To make the shoulder pads, I made a half circle, with about two inches seam allowance, then cut out two pieces of my low loft batting a without the seam allowance, and placed it behind it, then quilted it.  After placing and pinning, I topstitched over my quilting.

Next I did all the handwork.  The stitching in the gaps is a ladder stitch, and the whole thing is sealed with a closed blanket stitch.


The bottom of the vest was sealed up with a straight stitch with a very small seam allowance.  Then I went back by hand and frayed the bottom by hand, pulling out the threads.

Next I worked on the gauntlets.  I used a pattern I modified from my K-Stew Snow White pattern. first I made a pattern based off of screen shots for the holes in the gauntlets that makes a lacey pattern.  Then I printed it out, punched the holes out, then used a sharpie to mark where I need to punch holes with the leather punch. 

Once I punched the holes out, I put Frey Stop on the front and back of the holes, then dried the fabric in the microwave!  


After this, I cut out my flannel lining and one layer of low loft batting.  Then I created the padded area, topstitching to quilt it. Then I used the closed blanket stitch all the way around all sides but the front.  For the front, I cut a scalloped edge, then sealed it with a straight stitch right over the top of the scallops.
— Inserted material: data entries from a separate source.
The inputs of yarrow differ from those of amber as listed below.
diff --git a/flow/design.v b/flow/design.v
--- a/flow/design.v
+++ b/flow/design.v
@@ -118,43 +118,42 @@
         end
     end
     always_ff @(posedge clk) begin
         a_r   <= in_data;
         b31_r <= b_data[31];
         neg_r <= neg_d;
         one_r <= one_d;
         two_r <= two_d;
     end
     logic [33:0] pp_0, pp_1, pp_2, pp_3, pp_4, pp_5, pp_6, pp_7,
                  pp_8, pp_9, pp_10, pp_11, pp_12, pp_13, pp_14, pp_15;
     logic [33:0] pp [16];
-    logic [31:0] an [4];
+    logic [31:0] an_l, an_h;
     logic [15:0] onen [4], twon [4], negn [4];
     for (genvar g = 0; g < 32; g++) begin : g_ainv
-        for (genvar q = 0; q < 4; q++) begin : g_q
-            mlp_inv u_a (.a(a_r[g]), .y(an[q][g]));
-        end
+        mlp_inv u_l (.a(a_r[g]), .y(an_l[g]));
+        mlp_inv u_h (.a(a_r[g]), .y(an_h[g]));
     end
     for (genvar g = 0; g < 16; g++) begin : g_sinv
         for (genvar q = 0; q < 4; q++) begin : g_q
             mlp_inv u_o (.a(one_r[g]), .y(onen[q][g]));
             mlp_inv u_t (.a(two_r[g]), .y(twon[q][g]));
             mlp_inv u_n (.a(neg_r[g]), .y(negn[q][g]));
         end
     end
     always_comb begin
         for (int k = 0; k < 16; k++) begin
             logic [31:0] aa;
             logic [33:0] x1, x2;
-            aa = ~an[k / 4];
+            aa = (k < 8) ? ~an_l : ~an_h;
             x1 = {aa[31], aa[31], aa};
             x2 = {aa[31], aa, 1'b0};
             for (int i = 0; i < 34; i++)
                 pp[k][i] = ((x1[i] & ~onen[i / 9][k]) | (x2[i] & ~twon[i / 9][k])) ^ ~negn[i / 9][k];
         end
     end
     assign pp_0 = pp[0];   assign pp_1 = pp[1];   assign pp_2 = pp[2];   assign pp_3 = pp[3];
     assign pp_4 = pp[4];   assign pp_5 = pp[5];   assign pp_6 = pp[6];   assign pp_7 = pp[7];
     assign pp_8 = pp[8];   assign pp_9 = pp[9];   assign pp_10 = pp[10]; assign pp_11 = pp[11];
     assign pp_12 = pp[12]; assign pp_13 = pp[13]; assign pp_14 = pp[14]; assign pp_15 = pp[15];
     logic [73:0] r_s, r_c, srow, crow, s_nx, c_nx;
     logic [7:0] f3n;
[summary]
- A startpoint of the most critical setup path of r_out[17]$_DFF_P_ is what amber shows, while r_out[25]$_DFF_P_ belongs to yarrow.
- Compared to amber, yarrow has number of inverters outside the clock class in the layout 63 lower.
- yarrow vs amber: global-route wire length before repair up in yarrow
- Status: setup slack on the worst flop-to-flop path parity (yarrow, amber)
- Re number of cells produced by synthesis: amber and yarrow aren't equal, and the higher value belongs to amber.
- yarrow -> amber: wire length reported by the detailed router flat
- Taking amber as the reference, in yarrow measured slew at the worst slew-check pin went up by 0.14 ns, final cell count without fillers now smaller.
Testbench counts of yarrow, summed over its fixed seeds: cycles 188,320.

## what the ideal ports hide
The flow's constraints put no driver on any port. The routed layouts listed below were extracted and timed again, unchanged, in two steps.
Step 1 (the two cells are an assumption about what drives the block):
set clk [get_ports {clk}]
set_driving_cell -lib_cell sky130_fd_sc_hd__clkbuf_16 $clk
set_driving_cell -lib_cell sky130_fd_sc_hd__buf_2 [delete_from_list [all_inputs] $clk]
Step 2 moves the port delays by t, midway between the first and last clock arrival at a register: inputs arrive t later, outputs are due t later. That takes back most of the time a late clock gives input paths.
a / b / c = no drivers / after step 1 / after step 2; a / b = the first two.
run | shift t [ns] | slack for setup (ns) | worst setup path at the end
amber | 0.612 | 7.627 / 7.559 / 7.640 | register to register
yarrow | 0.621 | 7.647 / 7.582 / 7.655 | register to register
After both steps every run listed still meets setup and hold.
Now I moved on to the shirt.  I had to create a pattern for this from scratch, but once I was done, I was very happy.  Nothing crazy was done here, except adding the "swoop" detail in the back.  I'm not happy with my collar, and will be fixing that soon.  A pattern that I would recommend for this one is here.


Last I did my pants.  For those, I picked up a pair from Good Will, cut off the bottom of them and used those for my knee pads. I made a pattern for the ribbing by hand, then placed them on each piece of fabric, then put one layer of low loft batting below that and started quilting.  When I was done, I placed the pads on the pants, folded my excess fabric in, then, cutting the outside of the pants up the side, I topstitched the pads on.  Then I went back and stitched my pants back up again, leaving a small section unstitched on each side like hers.


For the belt, holster, and bag, I used EmeraldB's walk through to create them. I can't recommend it enough!  

I hope this has helped out!  I get questions on how I made my Resistance Rey daily, and I knew I had to do a write up on it.  I'm sure I missed something, so don't hesitate to ask if you have questions!